Affiliation:
1. Department of Mechanical and Aerospace Engineering, Air University, Islamabad, Pakistan
2. Computational Mechanics Group, Department of Mechanical Engineering, School of Mechanical and Manufacturing Engineering, National University of Sciences and Technology (NUST), Islamabad, Pakistan
Abstract
This study examined the flexural and impact responses of sandwich panels with honeycomb core and hybrid fiber-reinforced composite skins. The influence of laminate composition and thickness on these mechanical properties was investigated. Carbon, glass, and Kevlar fibers were employed in various combinations to fabricate the composite skins. The findings revealed a general trend of increasing flexural strength, modulus, and toughness with rising laminate thickness.

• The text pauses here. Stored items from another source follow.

$ cat src/rtl/adaptive_morse_timing_classifier_assert.svh
// ------------------------------------------------------------------------
// Assertion macros for the Morse timing classifier
// Clocked, reset-qualified implication forms used by the top level.
// ------------------------------------------------------------------------
`ifndef ADAPTIVE_MORSE_TIMING_CLASSIFIER_ASSERT_SVH
`define ADAPTIVE_MORSE_TIMING_CLASSIFIER_ASSERT_SVH

// Same-cycle implication, sampled on i_clk, off during reset
`define AMTC_ASSERT_NOW(lbl, ante, cons, msg) \
    lbl: assert property (@(posedge i_clk) disable iff (!i_rst_n) \
        (ante) |-> (cons)) else $error(msg);

// Next-cycle implication, sampled on i_clk, off during reset
`define AMTC_ASSERT_NEXT(lbl, ante, cons, msg) \
    lbl: assert property (@(posedge i_clk) disable iff (!i_rst_n) \
        (ante) |=> (cons)) else $error(msg);

`endif

$ cat src/rtl/amtc_pkg.sv
// ------------------------------------------------------------------------
// Morse timing classifier package
// Shared types, codes and constants for the classifier and its divider.
// ------------------------------------------------------------------------
`timescale 1ns / 1ps

package amtc_pkg;

    // Widths
    localparam int AVG_W = 23;
    localparam int DUR_W = 24;
    localparam int QUO_W = 21;
    localparam int ACC_W = 32;

    // Timing constants
    localparam logic [QUO_W-1:0] K_DIT_SCALE = 21'd1200000;
    localparam logic [DUR_W-1:0] K_MIN_DUR   = 24'd5000;
    localparam logic [DUR_W-1:0] K_MAX_DUR   = 24'd5000000;
    localparam logic [1:0]       K_WARMUP    = 2'd3;
    localparam logic [8:0]       K_ALPHA_ONE = 9'd256;
    localparam logic [7:0]       K_PCT       = 8'd100;

    // Configuration register indexes
    localparam logic [1:0] CFG_WPM   = 2'd0;
    localparam logic [1:0] CFG_TOL   = 2'd1;
    localparam logic [1:0] CFG_ALPHA = 2'd2;

    typedef enum logic [2:0] {
        EV_UNKNOWN = 3'd0,
        EV_DIT     = 3'd1,
        EV_DAH     = 3'd2,
        EV_INTRA   = 3'd3,
        EV_CHAR    = 3'd4,
        EV_WORD    = 3'd5
    } t_event;

    typedef enum logic [4:0] {
        ST_IDLE,
        ST_DISPATCH,
        ST_RST_DIV,
        ST_RST_WAIT,
        ST_RST_DAH,
        ST_MK_DIT3,
        ST_MK_BASE,
        ST_MK_THR,
        ST_MK_DUR,
        ST_MK_CMP,
        ST_MK_NEW,
        ST_MK_OLD,
        ST_MK_UPD,
        ST_SP_DIT2,
        ST_SP_DIT5,
        ST_SP_CMP,
        ST_SPEED,
        ST_SPD_WAIT,
        ST_OUT
    } t_state;

    // Divider request and response
    typedef struct packed {
        logic             start;
        logic [AVG_W-1:0] divisor;
    } t_div_req;

    typedef struct packed {
        logic             done;
        logic [QUO_W-1:0] quot;
    } t_div_rsp;

endpackage
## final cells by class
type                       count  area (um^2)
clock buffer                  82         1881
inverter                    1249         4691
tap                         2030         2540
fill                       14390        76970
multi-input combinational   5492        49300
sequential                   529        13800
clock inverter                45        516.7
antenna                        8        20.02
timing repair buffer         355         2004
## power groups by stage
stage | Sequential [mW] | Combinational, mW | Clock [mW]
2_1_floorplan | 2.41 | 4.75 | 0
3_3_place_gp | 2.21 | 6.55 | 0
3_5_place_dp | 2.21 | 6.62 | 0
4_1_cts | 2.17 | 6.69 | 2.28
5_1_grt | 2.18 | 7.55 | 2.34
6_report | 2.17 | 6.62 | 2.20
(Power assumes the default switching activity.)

However, the laminate configuration exerted a significant influence. Configurations with a higher carbon fiber content exhibited superior strength but reduced strain (ductility). Conversely, configurations incorporating glass or Kevlar fibers demonstrated enhanced ductility at the expense of strength. Overall, configurations utilizing dry carbon fabric skins achieved the highest flexural strength and toughness, while the combination of carbon and glass fibers offered a desirable compromise between strength and ductility. Regarding impact resistance, configurations with solely carbon fibers initially showed the best performance. However, configurations employing a combination of carbon and glass fibers exhibited a noteworthy increase in impact strength with increasing laminate thickness. This observation suggests that the inclusion of glass fibers alongside carbon fibers provides a well-balanced combination of strength and energy absorption capability.